§ 169 AO Wahrung der Festsetzungsfrist durch rechtzeitige Absendung des Steuerbescheids (§ 169 Abs. 1 Satz 3 Nr. 1 AO)
1. Rechtsfolgen der rechtzeitigen Absendung
Für die Wahrung der Festsetzungsfrist durch rechtzeitige Absendung eines Steuerbescheides gem. § 169 Abs. 1 Satz 3 Nr. 1 AO kommt es nicht darauf an, dass der Bescheid dem Empfänger auch tatsächlich zugeht (vgl. -, BStBl 2001 II S. 211), er muss nur vor Ablauf der Festsetzungsfrist den Bereich der zuständigen Finanzbehörde verlassen haben.

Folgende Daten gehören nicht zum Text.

Context: an optimization exercise on an open-source flow, tuned for small area, a short achievable clock period and few clock cycles. The choices shown serve that exercise and are no tape-out recipe. At most, simulation tests tie the RTL to the original design; equivalence was not proved. Power is estimated from default activity; no workload was simulated.

==> branch amber: inputs <==
## mbcodec
module mbcodec (
    input  wire        clk,
    input  wire        rst,           
    input  wire        cmd_valid,
    output wire        cmd_ready,
    input  wire [31:0] cmd,
    output reg         rsp_valid,
    output wire [3:0]  rsp_status,
    output wire [31:0] rsp_value,
    output reg         tx_valid,
    output reg  [7:0]  tx_data
);
clock: 8.0 ns
lec_check: 0
cap_margin: 20
core_margin: 2
core_utilization: 60
cts_cluster_diameter: 100
cts_cluster_size: 28
place_density: 0.7
setup_slack_margin: 5
slew_margin: 20
run.sh (not shown) runs the stock make flow with config.mk's settings and CLKGATE_MAP_FILE= SYNTH_SCRIPT=/design/flow/synth_recipe.tcl, a recipe that flattens the netlist after the stock synthesis.
==> branch nickel (differences from branch amber) <==
--- a/flow/design.v
+++ b/flow/design.v
@@ -55,89 +55,107 @@
     reg [15:0] dcrc;
     reg [7:0]  pcnt;
     reg        rclo_ok;       
     reg [3:0]  errcls;
     reg [7:0]  excode;
     reg        stray;
     wire busy = !(s_idle | s_done | s_err);
+    wire [3:0] dstate = {s_xhi | s_done | s_err,
+                         s_pay | s_crclo | s_crchi | s_xlo,
+                         s_func | s_b2 | s_crchi | s_xlo | s_err,
+                         s_addr | s_b2 | s_crclo | s_xlo | s_done};
     reg          rdy;         
     reg [2:0]    sc;          
     reg          ev;          
     reg [RB-1:0] ph;          
-    wire [RB-1:0] phw = ph - 1'b1;
+    reg [RB-1:0] phw;         
     wire acc = cmd_valid & rdy;
     assign cmd_ready = rdy;
     wire [7:0]  in_opc = cmd[31:24];
     wire [7:0]  in_b   = cmd[7:0];
     wire [15:0] in_s   = cmd[23:8];
+    wire in_rn = (cmd[23:0]  == 24'd0);
+    wire in_rb = (cmd[23:8]  == 16'd0);
+    wire in_rh = (cmd[23:16] == 8'd0);
+    wire in_init   = (in_opc == OPC_CRC_INIT)    && in_rn;
+    wire in_cbyte  = (in_opc == OPC_CRC_BYTE)    && in_rb;
+    wire in_cread  = (in_opc == OPC_CRC_READ)    && in_rn;
+    wire in_ccheck = (in_opc == OPC_CRC_CHECK)   && in_rh;
     wire in_enc    = (in_opc == OPC_ENC_RD);
     wire in_xch    = (in_opc == OPC_XCH_RD);
+    wire in_dbyte  = (in_opc == OPC_DEC_BYTE)    && in_rb;
+    wire in_abort  = (in_opc == OPC_DEC_ABORT)   && in_rn;
     wire in_rd     = (in_opc == OPC_DEC_RDBUF);
+    wire in_rdbuf  = in_rd && in_rb;
+    wire in_status = (in_opc == OPC_DEC_STATUS)  && in_rn;
+    wire in_seta   = (in_opc == OPC_CFG_SETADDR) && in_rb;
+    wire in_geta   = (in_opc == OPC_CFG_GETADDR) && in_rn;
+    wire in_ill    = !(in_init | in_cbyte | in_cread | in_ccheck | in_enc | in_xch |
+                       in_dbyte | in_abort | in_rdbuf | in_status | in_seta | in_geta);
     wire in_req_ok = (in_s <= 16'h1000) && (in_b >= 8'd1) && (in_b <= 8'h7D);
     reg        r_init, r_cbyte, r_cread, r_ccheck, r_dbyte, r_abort,
-               r_rd, r_status, r_seta, r_geta, r_enc, r_xch;
-    reg        z_hi, z_mid, z_lo;    
+               r_rd, r_rdbuf, r_status, r_seta, r_geta, r_ill, r_tx,
+               r_enc, r_xch;
     reg        req_ok, b_szbad, b_adbad, b_one;
     reg [23:0] qh;            
+    reg [7-RB:0] qri;         
     always @(posedge clk) begin
-        r_init   <= (in_opc == OPC_CRC_INIT);
-        r_cbyte  <= (in_opc == OPC_CRC_BYTE);
-        r_cread  <= (in_opc == OPC_CRC_READ);
-        r_ccheck <= (in_opc == OPC_CRC_CHECK);
-        r_dbyte  <= (in_opc == OPC_DEC_BYTE);
-        r_abort  <= (in_opc == OPC_DEC_ABORT);
+        r_init   <= in_init;
+        r_cbyte  <= in_cbyte;
+        r_cread  <= in_cread;
+        r_ccheck <= in_ccheck;
+        r_dbyte  <= in_dbyte;
+        r_abort  <= in_abort;
         r_rd     <= in_rd;
-        r_status <= (in_opc == OPC_DEC_STATUS);
-        r_seta   <= (in_opc == OPC_CFG_SETADDR);
-        r_geta   <= (in_opc == OPC_CFG_GETADDR);
+        r_rdbuf  <= in_rdbuf;
+        r_status <= in_status;
+        r_seta   <= in_seta;
+        r_geta   <= in_geta;
+        r_ill    <= in_ill;
+        r_tx     <= (in_enc || in_xch);
         r_enc    <= in_enc;
         r_xch    <= in_xch;
-        z_hi     <= (cmd[23:16] == 8'd0);
-        z_mid    <= (cmd[15:8]  == 8'd0);
-        z_lo     <= (cmd[7:0]   == 8'd0);
         req_ok   <= in_req_ok;
         b_szbad  <= (in_b == 8'd0) || (in_b > 8'hFA);
         b_adbad  <= (in_b == 8'd0) || (in_b > 8'hF7);
         b_one    <= (in_b == 8'd1);
         if (rdy)
             qh <= cmd[23:0];
+        if (rdy && in_rd)
+            qri <= in_b[7:RB];
     end
     wire [7:0] arg_b = qh[7:0];
-    wire e_rn = z_hi && z_mid && z_lo;      
-    wire e_rb = z_hi && z_mid;              
-    wire e_rh = z_hi;                       
-    wire o_init   = ev && r_init   && e_rn;
-    wire o_cbyte  = ev && r_cbyte  && e_rb;
-    wire o_cread  = ev && r_cread  && e_rn;
-    wire o_ccheck = ev && r_ccheck && e_rh;
-    wire o_dbyte  = ev && r_dbyte  && e_rb;
-    wire o_abort  = ev && r_abort  && e_rn;
+    wire o_init   = ev && r_init;
+    wire o_cbyte  = ev && r_cbyte;
+    wire o_cread  = ev && r_cread;
+    wire o_ccheck = ev && r_ccheck;
+    wire o_dbyte  = ev && r_dbyte;
+    wire o_abort  = ev && r_abort;
     wire o_rd     = ev && r_rd;
-    wire o_rdbuf  = ev && r_rd     && e_rb;
-    wire o_status = ev && r_status && e_rn;
-    wire o_seta   = ev && r_seta   && e_rb;
-    wire o_geta   = ev && r_geta   && e_rn;
+    wire o_rdbuf  = ev && r_rdbuf;
+    wire o_status = ev && r_status;
+    wire o_seta   = ev && r_seta;
+    wire o_geta   = ev && r_geta;
+    wire o_ill    = ev && r_ill;
+    wire o_tx     = ev && r_tx;
     wire o_enc    = ev && r_enc;
     wire o_xch    = ev && r_xch;
-    wire o_tx     = o_enc || o_xch;
-    wire o_ill    = ev && !(o_init || o_cbyte || o_cread || o_ccheck || o_dbyte ||
-                            o_abort || o_rdbuf || o_status || o_seta || o_geta || o_tx);
     wire xbusy   = o_xch && busy;                        
     wire sent    = (o_enc || (o_xch && !busy)) && req_ok;  
     wire txfault = o_tx && !sent;
     wire arm     = o_xch && !busy && req_ok;
     wire dbyte   = o_dbyte;
     wire seta_ok = o_seta && !busy && !b_adbad;
     wire rd_arg  = arg_b >= pcnt;
     wire rd_ok   = o_rdbuf && s_done && !rd_arg;         
     wire rd_late = rd_ok && (sc != 3'd0);                
     reg  rd_wait;                                         
     wire rd_go   = rd_wait && (sc == 3'd0);
     wire [8*(NR+1)-1:0] taps;
-    wire [7:0] rd_byte = taps[qh[7:RB]*8 +: 8];
+    wire [7:0] rd_byte = taps[qri*8 +: 8];
     wire [15:0] dcrc_upd = crc_update(dcrc, arg_b);
     wire [15:0] acc_upd  = crc_update(crc_acc, arg_b);
     wire crc_ok = rclo_ok && (arg_b == dcrc[15:8]);
     wire b2_ok  = addr_ok && !f83 && f03 && !b_szbad;
     wire b2_x   = addr_ok && f83;
     wire chi_ok = crc_ok && len_ok;
     wire n_idle  = o_abort || (s_idle && !arm);
@@ -184,21 +202,23 @@
             end
         end
     end
     wire       pay_w   = dbyte && s_pay;
     wire [7:0] x_pcnt  = (o_abort || arm) ? 8'd0 : (pay_w ? pcnt + 8'd1 : pcnt);
     wire       x_stray = (o_abort || arm) ? 1'b0 :
                          ((dbyte && (s_idle || s_done || s_err)) ? 1'b1 : stray);
+    wire [25:0] cur_status = {busy, stray, pcnt, excode, errcls, dstate};
     wire [25:0] nxt_status = {n_busy, x_stray, x_pcnt, x_excode, x_errcls, n_dstate};
     wire [25:0] x_value =
         ({26{o_init}}   & 26'h000FFFF) |
         ({26{o_cbyte}}  & {10'd0, acc_upd}) |
         ({26{o_cread}}  & {10'd0, crc_acc}) |
         ({26{o_ccheck}} & {25'd0, crc_acc == qh[15:0]}) |
-        ({26{dbyte || o_status}} & nxt_status) |
+        ({26{dbyte}}    & nxt_status) |
+        ({26{o_status}} & cur_status) |
         ({26{seta_ok}}  & {18'd0, arg_b}) |
         ({26{o_geta}}   & {18'd0, devaddr});
     wire st_ill  = o_ill;
     wire st_busy = xbusy || (o_seta && busy);
     wire st_nrdy = o_rdbuf && !s_done;
     wire st_arg  = (txfault && !xbusy) || (o_seta && !busy && b_adbad) ||
                    (o_rdbuf && s_done && rd_arg);
@@ -242,30 +262,26 @@
             tx_data <= tx_next;
     end
     reg [2:0]  rsp_st;
     reg [25:0] rsp_val;
     assign rsp_status = {1'b0, rsp_st};
     assign rsp_value  = {6'd0, rsp_val};
     wire [RB-1:0] in_wait = in_b[RB-1:0] - phw;
-    wire e_may_end = ev && (r_abort || (r_dbyte && (s_b2 || s_crchi || s_xhi)));
-    wire in_txhold = (in_enc || in_xch) && !(in_xch && busy && !e_may_end);
-    wire in_rdhold = in_rd && (s_done || s_crchi) && (in_b < pcnt) &&
-                     (in_b[RB-1:0] != phw);
     reg [2:0] sc_next;
     always @* begin
         if (acc)
-            sc_next = in_txhold ? 3'd7 : (in_rdhold ? in_wait : 3'd0);
+            sc_next = (in_enc || in_xch) ? 3'd7 : (in_rd ? in_wait : 3'd0);
         else if (txfault || (o_rd && !rd_ok))
             sc_next = 3'd0;
         else if (sc != 3'd0)
             sc_next = sc - 3'd1;
         else
             sc_next = 3'd0;
     end
-    wire rdy_next = acc ? !(in_txhold || in_rdhold)
+    wire rdy_next = acc ? !((in_enc || in_xch) || (in_rd && in_b[RB-1:0] != phw))
                         : (txfault || (o_rd && !rd_ok) || sc <= 3'd1);
     always @(posedge clk) begin
         rsp_st  <= tx_last_rsp ? RS_OK : x_status;
         rsp_val <= tx_last_rsp ? {10'd0, tcrc} :
                    ((rd_ok || rd_wait) ? {18'd0, rd_byte} : x_value);
         if (rst) begin
             rdy       <= 1'b1;
@@ -341,18 +357,21 @@
         if (pay_w)
             last <= (pcnt + 8'd2 == hdr2);
         if (dbyte && (s_crclo || s_xlo))
             rclo_ok <= (arg_b == dcrc[7:0]);
     end
     wire first_pay = pay_w && (pcnt == 8'd0);
     always @(posedge clk) begin
-        if (rst || first_pay)
-            ph <= {RB{1'b0}};
-        else
-            ph <= ph + 1'b1;
+        if (rst || first_pay) begin
+            ph  <= {RB{1'b0}};
+            phw <= {RB{1'b1}};
+        end else begin
+            ph  <= ph + 1'b1;
+            phw <= phw + 1'b1;
+        end
     end
     reg [RL-1:0] pv;
     reg [7:0]    pd [0:RL-1];
     wire [7:0]    pcm1 = pcnt - 8'd1;
     reg           wr_en;
     reg  [7:0]    wr_data;
     reg  [7-RB:0] wr_ring;
==> flow/flow/run.sh (new file) <==
#!/bin/bash
set -euo pipefail
bash standard.sh SETUP_SLACK_MARGIN=6 finish > standard.log 2>&1
==> flow/standard.sh (new file) <==
#!/bin/bash
# synth_recipe.tcl (not shown) runs the flow's synth.tcl, then flattens the netlist and writes it again
# the make line also repeats each setting of config.mk as NAME=value (left out here)
make -C /OpenROAD-flow-scripts/flow DESIGN_CONFIG=/design/flow/config.mk WORK_HOME=/design/flow/orfs CLKGATE_MAP_FILE= SYNTH_SCRIPT=/design/flow/synth_recipe.tcl "${@:-finish}"
removed: flow/run.sh
==> summary.txt <==
Branch amber passed the timing, DRC and antenna checks. Branch nickel finished clean. Of branch amber and branch nickel, branch nickel has the higher count of clock-buffer cells in the layout (gap 2). Between branch amber and branch nickel, the lower worst hold slack is in branch nickel (gap 0.0071 ns). Against branch amber, the clock skew of branch nickel is higher by 0.0014 ns. Between branch nickel and branch amber, the lower clock power is in branch amber (gap about 1%, measured against branch amber). In branch nickel the critical path depth is lower than in branch amber, by 8.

Voraussetzung für die Fristwahrung ist aber,
dass das Finanzamt alle Voraussetzungen eingehalten hat, die für den Erlass eines wirksamen Steuerbescheids vorgeschrieben sind (z. B. Übersendung an aktuelle Adresse, vgl. -, BStBl 2001 II S. 58) und
dass der Bescheid von dem örtlich zuständigen Finanzamt erlassen wird (vgl. -, BStBl 2002 II S. 406, nach dem ein materiell unrichtiger Steuerbescheid eines örtlich nicht zuständigen Finanzamtes die Festsetzungsfrist nicht nach § 169 Abs. 1 Satz 3 Nr. 1 AO wahrt, wenn der Bescheid dem Steuerpflichtigen erst nach Ablauf der Festsetzungsfrist zugegangen ist; die Frage, ob der materiell richtige Bescheid eines örtlich unzuständigen Finanzamtes die Festsetzungsfrist wahrt, ist bisher nicht entschieden. Ich bitte insoweit entweder auf eine rechtzeitige Aktenabgabe oder eine formell korrekte Zuständigkeitsvereinbarung nach § 27 AO zu achten.).

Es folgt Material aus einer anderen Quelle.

What follows belongs to an exercise in optimizing a design on an open flow for small area, a short achievable clock period and few clock cycles; a production flow would make more cautious choices.
At most, simulation tests tie the RTL to the original design; equivalence was not proved.
Power figures rest on the tool's default switching activity, not on a simulated workload.

== branch violet ==
==> flow/design.v <==
module lz11_dec (
    input  wire        clk,
    input  wire        rst,         
    input  wire        start,       
    input  wire [23:0] ilen,        
    output wire        idle,
    output wire        done,        
    output wire [3:0]  err,         
    input  wire        in_valid,
    input  wire [7:0]  in_data,
    output reg         in_ready,
    output reg         out_valid,
    output reg  [7:0]  out_data,
    input  wire        out_ready,
    output reg         hist_re,
    output reg  [11:0] hist_raddr,
    input  wire [7:0]  hist_rdata,
    output reg         hist_we,
    output reg  [11:0] hist_waddr,
    output reg  [7:0]  hist_wdata
);
    localparam [4:0] S_IDLE = 5'd0,
                     S_H0   = 5'd1,    
                     S_H1   = 5'd2,
                     S_H2   = 5'd3,
                     S_H3   = 5'd4,
                     S_X0   = 5'd5,    
                     S_X1   = 5'd6,
                     S_X2   = 5'd7,
                     S_X3   = 5'd8,
                     S_MAIN = 5'd9,    
                     S_B23  = 5'd10,   
                     S_B24  = 5'd11,   
                     S_B34  = 5'd12,   
                     S_LAST = 5'd13,   
                     S_CHK  = 5'd14,   
                     S_COPY = 5'd15,   
                     S_DONE = 5'd16;
    reg [4:0]  state;
    reg [23:0] remain;       
    reg [31:0] left;         
    reg [11:0] wp;           
    reg        wrapped;      
    reg [8:0]  flags;        
    reg [16:0] cnt;          
    reg [11:0] dm1;          
    reg        f3, f4;       
    reg [1:0]  ecode;        
    assign idle = (state == S_IDLE) || (state == S_DONE);
    assign done = (state == S_DONE);
    assign err  = {2'b00, ecode};
    wire rem_nz   = (remain != 24'd0);
    wire fl_empty = (flags[7:0] == 8'd0);
    wire is_ref   = flags[8];
    wire left_hi0 = (left[31:1] == 31'd0);
    wire left_one = left_hi0 & left[0];
    wire cnt_zero = (cnt == 17'd0);
    wire d1       = (dm1 == 12'd0);
    wire lit      = (state == S_MAIN) && !fl_empty && !is_ref;
    wire copy     = (state == S_COPY);
    wire take     = in_valid && in_ready;
    wire emit     = out_valid && out_ready;
    wire last_out = left_one || (copy && cnt_zero);
    always @(*) begin
        case (state)
            S_H0:                       in_ready = (remain[23:2] != 22'd0);
            S_H1, S_H2, S_H3:           in_ready = 1'b1;
            S_X0, S_X1, S_X2, S_X3,
            S_B23, S_B24, S_B34, S_LAST: in_ready = rem_nz;
            S_MAIN:                     in_ready = rem_nz && (fl_empty || is_ref || out_ready);
            default:                    in_ready = 1'b0;
        endcase
        out_valid  = copy || (lit && rem_nz && in_valid);
        out_data   = copy ? hist_rdata : in_data;
        hist_we    = emit;
        hist_waddr = wp;
        hist_wdata = out_data;
        hist_re    = (state == S_CHK) || (copy && out_ready && !last_out && !d1);
        hist_raddr = wp + ~dm1 + {11'd0, copy};
    end
    always @(posedge clk) begin
        if (rst) begin
            state <= S_IDLE;
        end else begin
            if (take)
                remain <= remain - 24'd1;
            if (emit) begin
                left    <= left - 32'd1;
                wp      <= wp + 12'd1;
                wrapped <= wrapped | (wp == 12'hfff);
            end
            case (state)
                S_IDLE: begin
                    if (start) begin
                        remain  <= ilen;
                        left    <= 32'd0;
                        wp      <= 12'd0;
                        wrapped <= 1'b0;
                        flags   <= 9'h100;
                        state   <= S_H0;
                    end
                end
                S_H0: begin
                    if (remain[23:2] == 22'd0) begin
                        ecode <= 2'b11; state <= S_DONE;
                    end else if (in_valid) begin
                        if (in_data != 8'h11) begin
                            ecode <= 2'b10; state <= S_DONE;
                        end else
                            state <= S_H1;
                    end
                end
                S_H1: if (in_valid) begin left[7:0]   <= in_data; state <= S_H2; end
                S_H2: if (in_valid) begin left[15:8]  <= in_data; state <= S_H3; end
                S_H3: if (in_valid) begin
                    left[23:16] <= in_data;
                    state <= ({in_data, left[15:0]} == 24'd0) ? S_X0 : S_MAIN;
                end
                S_X0, S_X1, S_X2, S_X3: begin
                    if (!rem_nz) begin
                        ecode <= 2'b11; state <= S_DONE;
                    end else if (in_valid) begin
                        case (state)
                            S_X0: begin left[7:0]   <= in_data; state <= S_X1; end
                            S_X1: begin left[15:8]  <= in_data; state <= S_X2; end
                            S_X2: begin left[23:16] <= in_data; state <= S_X3; end
                            default: begin
                                left[31:24] <= in_data;
                                if ({in_data, left[23:0]} == 32'd0) begin
                                    ecode <= 2'b00; state <= S_DONE;
                                end else
                                    state <= S_MAIN;
                            end
                        endcase
                    end
                end
                S_MAIN: begin
                    if (!rem_nz) begin
                        ecode <= 2'b11; state <= S_DONE;
                    end else if (fl_empty) begin
                        if (in_valid) flags <= {in_data, 1'b1};
                    end else if (!is_ref) begin
                        if (in_valid && out_ready) begin
                            flags <= {flags[7:0], 1'b0};
                            if (left_one) begin
                                ecode <= 2'b00; state <= S_DONE;
                            end
                        end
                    end else if (in_valid) begin
                        flags <= {flags[7:0], 1'b0};
                        f3 <= (in_data[7:4] == 4'h0);
                        f4 <= (in_data[7:4] == 4'h1);
                        if (in_data[7:5] == 3'd0) begin
                            cnt   <= {9'd0, in_data[3:0], 4'd0};
                            state <= in_data[4] ? S_B24 : S_B23;
                        end else begin
                            cnt       <= {13'd0, in_data[7:4]};
                            dm1[11:8] <= in_data[3:0];
                            state     <= S_LAST;
                        end
                    end
                end
                S_B23: if (rem_nz && in_valid) begin
                    cnt[3:0]  <= in_data[7:4];
                    dm1[11:8] <= in_data[3:0];
                    state     <= S_LAST;
                end else if (!rem_nz) begin
                    ecode <= 2'b11; state <= S_DONE;
                end
                S_B24: if (rem_nz && in_valid) begin
                    cnt[11:0] <= {cnt[7:4], in_data};
                    state     <= S_B34;
                end else if (!rem_nz) begin
                    ecode <= 2'b11; state <= S_DONE;
                end
                S_B34: if (rem_nz && in_valid) begin
                    cnt[15:0] <= {cnt[11:0], in_data[7:4]};
                    dm1[11:8] <= in_data[3:0];
                    state     <= S_LAST;
                end else if (!rem_nz) begin
                    ecode <= 2'b11; state <= S_DONE;
                end
                S_LAST: if (rem_nz && in_valid) begin
                    dm1[7:0] <= in_data;
                    cnt[16:4] <= cnt[16:4] + (f4 ? 13'h11 : f3 ? 13'h1 : 13'h0);
                    state    <= S_CHK;
                end else if (!rem_nz) begin
                    ecode <= 2'b11; state <= S_DONE;
                end
                S_CHK: begin
                    if (!wrapped && (dm1 >= wp)) begin
                        ecode <= 2'b10; state <= S_DONE;
                    end else
                        state <= S_COPY;
                end
                S_COPY: begin
                    if (out_ready) begin
                        cnt <= cnt - 17'd1;
                        if (left_one) begin
                            ecode <= 2'b00; state <= S_DONE;
                        end else if (cnt_zero)
                            state <= S_MAIN;
                    end
                end
                S_DONE: state <= S_IDLE;
                default: state <= S_IDLE;
            endcase
        end
    end
endmodule
Settings: LEC_CHECK=0, ABC_CLOCK_PERIOD_IN_PS=2300, CAP_MARGIN=20, CORE_MARGIN=2, CORE_UTILIZATION=50, PLACE_DENSITY=0.65, SETUP_SLACK_MARGIN=2.7, SLEW_MARGIN=20; clock period 5.0 ns.
run.sh (not shown) runs the stock make flow with config.mk's settings and CLKGATE_MAP_FILE= SYNTH_SCRIPT=/design/flow/synth_recipe.tcl, a recipe that flattens the netlist after the stock synthesis.
Both conditions hold for branch violet: the flow ran to the end and the final layout passed the timing, design-rule and antenna checks.
Testbench counts of branch violet, summed over its fixed seeds: cycles 275,318.
From an optimization exercise on the open Yosys and OpenROAD flow, aimed at small area, a short achievable clock period and few clock cycles per item; shortcuts taken in it are not production practice. Function was checked by simulation only, so behaviour that the tests miss may differ from the original. Power figures rest on the tool's default switching activity, not on a simulated workload.

## base122_core
module base122_core (
    input  wire        clk,
    input  wire        rst,
    input  wire        enc_in_valid,
    input  wire [7:0]  enc_in_data,
    input  wire        enc_in_last,
    output wire        enc_in_ready,
    output wire        enc_out_valid,
    output wire [7:0]  enc_out_data,
    output wire        enc_out_last,
    input  wire        enc_out_ready,
    input  wire        dec_in_valid,
    input  wire [7:0]  dec_in_data,
    input  wire        dec_in_last,
    output wire        dec_in_ready,
    output wire        dec_out_valid,
    output wire [7:0]  dec_out_data,
    output wire        dec_out_end,
    output wire [2:0]  dec_out_cause,
    output wire [15:0] dec_out_epc,
    input  wire        dec_out_ready
);
==> flow/config.mk <==
export PLATFORM = sky130hd
export DESIGN_NAME = base122_core
export DESIGN_NICKNAME = base122_core
export VERILOG_FILES = /design/flow/design.v
export SDC_FILE = /design/flow/constraint.sdc
export NUM_CORES = 4
export LEC_CHECK = 0
export ABC_AREA = 1
export CAP_MARGIN = 20
export CORE_MARGIN = 2
export CORE_UTILIZATION = 40
export CTS_BUF_LIST = sky130_fd_sc_hd__clkbuf_8
export CTS_CLUSTER_SIZE = 20
export SETUP_SLACK_MARGIN = 1.8
export SLEW_MARGIN = 20
==> flow/constraint.sdc <==
create_clock -name core_clock -period 4.0 [get_ports {clk}]
set_input_delay 0.8000 -clock core_clock [delete_from_list [all_inputs] [get_ports {clk}]]
set_output_delay 0.8000 -clock core_clock [all_outputs]
set_load 0.01 [all_outputs]
standard.sh (not shown) runs the stock make flow with config.mk's settings and CLKGATE_MAP_FILE= SYNTH_SCRIPT=/design/flow/synth_recipe.tcl, a recipe that flattens the netlist after the stock synthesis.
==> flow/flow/run.sh <==
#!/bin/bash
# The standard layout (standard.sh, unchanged synthesis and steps), with two
# changes: the buffer that global placement puts on every input and output
# port is sky130_fd_sc_hd__buf_1 instead of the tool's own pick (a delay
# cell), and clock tree synthesis adds no dummy loads.
set -euo pipefail
export BUFFER_PORTS_ARGS="-buffer_cell sky130_fd_sc_hd__buf_1"
export CTS_ARGS="-sink_clustering_enable -repair_clock_nets -sink_clustering_size 20 -buf_list sky130_fd_sc_hd__clkbuf_8 -dont_use_dummy_load"
bash standard.sh synth > synth.log 2>&1
bash standard.sh finish > layout.log 2>&1
The first run ran to the end with no violations.
Testbench counts at the start, summed over its fixed seeds: cycles 21,481, items 37,672.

Für den Fall, dass der Bescheid dem Empfänger nicht zugegangen ist, muss die Bekanntgabe allerdings wiederholt werden, weil durch die rechtzeitige Absendung lediglich die Verjährungsfrist gewahrt wurde (vgl. -, BStBl 1999 II S. 749).
Die Wirkungen der Bekanntgabe (Beginn der Einspruchsfrist, Bindungswirkung des Bescheids, Beginn der Zahlungsfrist) treten erst ab dem Zeitpunkt der Nachholung der Bekanntgabe ein.
2. Beweisführung über rechtzeitige Absendung
In dem Urteil vom - III R 43/97 - (a. a. O.) hat der BFH darüber hinaus entschieden, dass das Finanzamt Beweis darüber führen muss, dass der Steuerbescheid vor Ablauf der Festsetzungsfrist das zuständige Finanzamt verlassen hat, damit von einer Wahrung der Verjährungsfrist durch rechtzeitige Absendung ausgegangen werden kann.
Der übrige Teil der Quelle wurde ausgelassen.